» DESCRIPTION OF THE TASK:
Write the records out once more. Leave each line exactly as given.

RECORD EXTRACTS below:

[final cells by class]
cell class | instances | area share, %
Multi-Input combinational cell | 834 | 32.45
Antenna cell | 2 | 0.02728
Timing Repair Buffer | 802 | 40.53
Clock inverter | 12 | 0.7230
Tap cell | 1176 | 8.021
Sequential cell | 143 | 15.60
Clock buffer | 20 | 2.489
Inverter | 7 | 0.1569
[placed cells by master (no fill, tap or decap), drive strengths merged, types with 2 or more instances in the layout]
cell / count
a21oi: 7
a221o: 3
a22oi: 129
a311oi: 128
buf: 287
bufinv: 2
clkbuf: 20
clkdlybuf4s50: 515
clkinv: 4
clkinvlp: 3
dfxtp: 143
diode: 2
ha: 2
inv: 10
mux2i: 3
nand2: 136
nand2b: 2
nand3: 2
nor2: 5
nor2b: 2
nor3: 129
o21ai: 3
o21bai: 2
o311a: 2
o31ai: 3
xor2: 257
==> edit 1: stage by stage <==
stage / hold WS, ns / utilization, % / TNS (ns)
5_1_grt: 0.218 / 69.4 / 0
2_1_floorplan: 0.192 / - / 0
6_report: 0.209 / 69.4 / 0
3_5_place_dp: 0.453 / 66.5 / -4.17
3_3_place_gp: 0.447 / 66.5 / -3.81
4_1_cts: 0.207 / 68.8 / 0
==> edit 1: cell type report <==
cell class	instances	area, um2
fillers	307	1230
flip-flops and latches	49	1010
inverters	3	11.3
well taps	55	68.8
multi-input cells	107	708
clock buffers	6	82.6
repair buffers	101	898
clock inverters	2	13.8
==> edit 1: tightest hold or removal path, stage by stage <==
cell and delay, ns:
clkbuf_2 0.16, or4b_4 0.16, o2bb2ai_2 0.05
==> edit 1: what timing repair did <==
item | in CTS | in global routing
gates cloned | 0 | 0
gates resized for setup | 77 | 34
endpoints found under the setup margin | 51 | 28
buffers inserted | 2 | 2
==> src/rtl/cgra_input_mem_node.sv <==
// cgra_input_mem_node: strided OBI-style memory reader feeding one CGRA input node through a credit-limited FIFO
//   clk_i, rst_i (async, active-high)
//   start_i, base_addr_i, stride_i, size_i : transfer request from the control FSM
//   req_o, addr_o, gnt_i, rvalid_i, rdata_i : memory read port
//   data_o, valid_o, ready_i              : fabric-side valid/ready stream
//   busy_o, done_o                        : status back to the control FSM
module cgra_input_mem_node #(
  parameter int DATA_WIDTH        = 32,
  parameter int ADDR_WIDTH        = 32,
  parameter int SIZE_WIDTH        = 16,
  parameter int FIFO_DEPTH        = 8,
  parameter int WORST_MEM_LATENCY = 4
) (
  input  logic                  clk_i,
  input  logic                  rst_i,
  input  logic                  start_i,
  input  logic [ADDR_WIDTH-1:0] base_addr_i,
  input  logic [15:0]           stride_i,
  input  logic [SIZE_WIDTH-1:0] size_i,
  output logic                  req_o,
  output logic [ADDR_WIDTH-1:0] addr_o,
  input  logic                  gnt_i,
  input  logic                  rvalid_i,
  input  logic [DATA_WIDTH-1:0] rdata_i,
  output logic [DATA_WIDTH-1:0] data_o,
  output logic                  valid_o,
  input  logic                  ready_i,
  output logic                  busy_o,
  output logic                  done_o
);
  localparam int CW = $clog2(FIFO_DEPTH + 1);
  localparam int PW = (FIFO_DEPTH > 1) ? $clog2(FIFO_DEPTH) : 1;
  if (WORST_MEM_LATENCY < 1 || FIFO_DEPTH < 1) begin : g_param_check
    $error("cgra_input_mem_node: bad parameters");
  end
  typedef enum logic [1:0] {IDLE, FETCH, DRAIN, DONE} state_t;
  state_t                state_q, state_d;
  logic [ADDR_WIDTH-1:0] addr_q, addr_d;
  logic [15:0]           stride_q, stride_d;
  logic [SIZE_WIDTH-1:0] size_q, size_d, issued_q, issued_d, popped_q, popped_d;
  logic [CW-1:0]         count_q, count_d, outst_q, outst_d;
  logic [PW-1:0]         wr_q, wr_d, rd_q, rd_d;
  logic [DATA_WIDTH-1:0] mem_q [FIFO_DEPTH];
  logic                  grant, push, pop;
  // buffered plus in-flight words never exceed the FIFO size, so every response has a slot
  assign req_o   = (state_q == FETCH) && (({1'b0, count_q} + {1'b0, outst_q}) < (CW+1)'(FIFO_DEPTH));
  assign addr_o  = addr_q;
  assign grant   = req_o & gnt_i;
  // responses arriving while idle are leftovers from before a reset
  assign push    = rvalid_i & (state_q != IDLE);
  assign valid_o = count_q != '0;
  assign pop     = valid_o & ready_i;
  assign data_o  = valid_o ? mem_q[rd_q] : '0;
  assign busy_o  = state_q != IDLE;
  assign done_o  = state_q == DONE;
  always_comb begin
    state_d  = state_q;
    stride_d = stride_q;
    size_d   = size_q;
    addr_d   = grant ? addr_q + ADDR_WIDTH'(stride_q) : addr_q;
    issued_d = issued_q + SIZE_WIDTH'(grant);
    popped_d = popped_q + SIZE_WIDTH'(pop);
    count_d  = count_q + CW'(push) - CW'(pop);
    outst_d  = outst_q + CW'(grant) - CW'(push);
    wr_d     = push ? (wr_q == PW'(FIFO_DEPTH - 1) ? '0 : wr_q + PW'(1)) : wr_q;
    rd_d     = pop  ? (rd_q == PW'(FIFO_DEPTH - 1) ? '0 : rd_q + PW'(1)) : rd_q;
    case (state_q)
      IDLE: if (start_i) begin
        state_d  = (size_i != '0) ? FETCH : DONE;
        addr_d   = base_addr_i;
        stride_d = stride_i;
        size_d   = size_i;
        issued_d = '0;
        popped_d = '0;
      end
      FETCH:   state_d = (grant && issued_q + SIZE_WIDTH'(1) == size_q) ? DRAIN : FETCH;
      DRAIN:   state_d = (pop && popped_q + SIZE_WIDTH'(1) == size_q) ? DONE : DRAIN;
      default: state_d = IDLE;
    endcase
  end
  always_ff @(posedge clk_i or posedge rst_i) begin
    if (rst_i) begin
      state_q  <= IDLE;
      addr_q   <= '0;
      stride_q <= '0;
      size_q   <= '0;
      issued_q <= '0;
      popped_q <= '0;
      count_q  <= '0;
      outst_q  <= '0;
      wr_q     <= '0;
      rd_q     <= '0;
    end else begin
      state_q  <= state_d;
      addr_q   <= addr_d;
      stride_q <= stride_d;
      size_q   <= size_d;
      issued_q <= issued_d;
      popped_q <= popped_d;
      count_q  <= count_d;
      outst_q  <= outst_d;
      wr_q     <= wr_d;
      rd_q     <= rd_d;
    end
  end
  always_ff @(posedge clk_i) begin
    if (push) mem_q[wr_q] <= rdata_i;
  end
endmodule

End of RECORD EXTRACTS.

» EXERCISE SOLUTION:
[final cells by class]
cell class | instances | area share, %
Multi-Input combinational cell | 834 | 32.45
Antenna cell | 2 | 0.02728
Timing Repair Buffer | 802 | 40.53
Clock inverter | 12 | 0.7230
Tap cell | 1176 | 8.021
Sequential cell | 143 | 15.60
Clock buffer | 20 | 2.489
Inverter | 7 | 0.1569
[placed cells by master (no fill, tap or decap), drive strengths merged, types with 2 or more instances in the layout]
cell / count
a21oi: 7
a221o: 3
a22oi: 129
a311oi: 128
buf: 287
bufinv: 2
clkbuf: 20
clkdlybuf4s50: 515
clkinv: 4
clkinvlp: 3
dfxtp: 143
diode: 2
ha: 2
inv: 10
mux2i: 3
nand2: 136
nand2b: 2
nand3: 2
nor2: 5
nor2b: 2
nor3: 129
o21ai: 3
o21bai: 2
o311a: 2
o31ai: 3
xor2: 257
==> edit 1: stage by stage <==
stage / hold WS, ns / utilization, % / TNS (ns)
5_1_grt: 0.218 / 69.4 / 0
2_1_floorplan: 0.192 / - / 0
6_report: 0.209 / 69.4 / 0
3_5_place_dp: 0.453 / 66.5 / -4.17
3_3_place_gp: 0.447 / 66.5 / -3.81
4_1_cts: 0.207 / 68.8 / 0
==> edit 1: cell type report <==
cell class	instances	area, um2
fillers	307	1230
flip-flops and latches	49	1010
inverters	3	11.3
well taps	55	68.8
multi-input cells	107	708
clock buffers	6	82.6
repair buffers	101	898
clock inverters	2	13.8
==> edit 1: tightest hold or removal path, stage by stage <==
cell and delay, ns:
clkbuf_2 0.16, or4b_4 0.16, o2bb2ai_2 0.05
==> edit 1: what timing repair did <==
item | in CTS | in global routing
gates cloned | 0 | 0
gates resized for setup | 77 | 34
endpoints found under the setup margin | 51 | 28
buffers inserted | 2 | 2
==> src/rtl/cgra_input_mem_node.sv <==
// cgra_input_mem_node: strided OBI-style memory reader feeding one CGRA input node through a credit-limited FIFO
//   clk_i, rst_i (async, active-high)
//   start_i, base_addr_i, stride_i, size_i : transfer request from the control FSM
//   req_o, addr_o, gnt_i, rvalid_i, rdata_i : memory read port
//   data_o, valid_o, ready_i              : fabric-side valid/ready stream
//   busy_o, done_o                        : status back to the control FSM
module cgra_input_mem_node #(
  parameter int DATA_WIDTH        = 32,
  parameter int ADDR_WIDTH        = 32,
  parameter int SIZE_WIDTH        = 16,
  parameter int FIFO_DEPTH        = 8,
  parameter int WORST_MEM_LATENCY = 4
) (
  input  logic                  clk_i,
  input  logic                  rst_i,
  input  logic                  start_i,
  input  logic [ADDR_WIDTH-1:0] base_addr_i,
  input  logic [15:0]           stride_i,
  input  logic [SIZE_WIDTH-1:0] size_i,
  output logic                  req_o,
  output logic [ADDR_WIDTH-1:0] addr_o,
  input  logic                  gnt_i,
  input  logic                  rvalid_i,
  input  logic [DATA_WIDTH-1:0] rdata_i,
  output logic [DATA_WIDTH-1:0] data_o,
  output logic                  valid_o,
  input  logic                  ready_i,
  output logic                  busy_o,
  output logic                  done_o
);
  localparam int CW = $clog2(FIFO_DEPTH + 1);
  localparam int PW = (FIFO_DEPTH > 1) ? $clog2(FIFO_DEPTH) : 1;
  if (WORST_MEM_LATENCY < 1 || FIFO_DEPTH < 1) begin : g_param_check
    $error("cgra_input_mem_node: bad parameters");
  end
  typedef enum logic [1:0] {IDLE, FETCH, DRAIN, DONE} state_t;
  state_t                state_q, state_d;
  logic [ADDR_WIDTH-1:0] addr_q, addr_d;
  logic [15:0]           stride_q, stride_d;
  logic [SIZE_WIDTH-1:0] size_q, size_d, issued_q, issued_d, popped_q, popped_d;
  logic [CW-1:0]         count_q, count_d, outst_q, outst_d;
  logic [PW-1:0]         wr_q, wr_d, rd_q, rd_d;
  logic [DATA_WIDTH-1:0] mem_q [FIFO_DEPTH];
  logic                  grant, push, pop;
  // buffered plus in-flight words never exceed the FIFO size, so every response has a slot
  assign req_o   = (state_q == FETCH) && (({1'b0, count_q} + {1'b0, outst_q}) < (CW+1)'(FIFO_DEPTH));
  assign addr_o  = addr_q;
  assign grant   = req_o & gnt_i;
  // responses arriving while idle are leftovers from before a reset
  assign push    = rvalid_i & (state_q != IDLE);
  assign valid_o = count_q != '0;
  assign pop     = valid_o & ready_i;
  assign data_o  = valid_o ? mem_q[rd_q] : '0;
  assign busy_o  = state_q != IDLE;
  assign done_o  = state_q == DONE;
  always_comb begin
    state_d  = state_q;
    stride_d = stride_q;
    size_d   = size_q;
    addr_d   = grant ? addr_q + ADDR_WIDTH'(stride_q) : addr_q;
    issued_d = issued_q + SIZE_WIDTH'(grant);
    popped_d = popped_q + SIZE_WIDTH'(pop);
    count_d  = count_q + CW'(push) - CW'(pop);
    outst_d  = outst_q + CW'(grant) - CW'(push);
    wr_d     = push ? (wr_q == PW'(FIFO_DEPTH - 1) ? '0 : wr_q + PW'(1)) : wr_q;
    rd_d     = pop  ? (rd_q == PW'(FIFO_DEPTH - 1) ? '0 : rd_q + PW'(1)) : rd_q;
    case (state_q)
      IDLE: if (start_i) begin
        state_d  = (size_i != '0) ? FETCH : DONE;
        addr_d   = base_addr_i;
        stride_d = stride_i;
        size_d   = size_i;
        issued_d = '0;
        popped_d = '0;
      end
      FETCH:   state_d = (grant && issued_q + SIZE_WIDTH'(1) == size_q) ? DRAIN : FETCH;
      DRAIN:   state_d = (pop && popped_q + SIZE_WIDTH'(1) == size_q) ? DONE : DRAIN;
      default: state_d = IDLE;
    endcase
  end
  always_ff @(posedge clk_i or posedge rst_i) begin
    if (rst_i) begin
      state_q  <= IDLE;
      addr_q   <= '0;
      stride_q <= '0;
      size_q   <= '0;
      issued_q <= '0;
      popped_q <= '0;
      count_q  <= '0;
      outst_q  <= '0;
      wr_q     <= '0;
      rd_q     <= '0;
    end else begin
      state_q  <= state_d;
      addr_q   <= addr_d;
      stride_q <= stride_d;
      size_q   <= size_d;
      issued_q <= issued_d;
      popped_q <= popped_d;
      count_q  <= count_d;
      outst_q  <= outst_d;
      wr_q     <= wr_d;
      rd_q     <= rd_d;
    end
  end
  always_ff @(posedge clk_i) begin
    if (push) mem_q[wr_q] <= rdata_i;
  end
endmodule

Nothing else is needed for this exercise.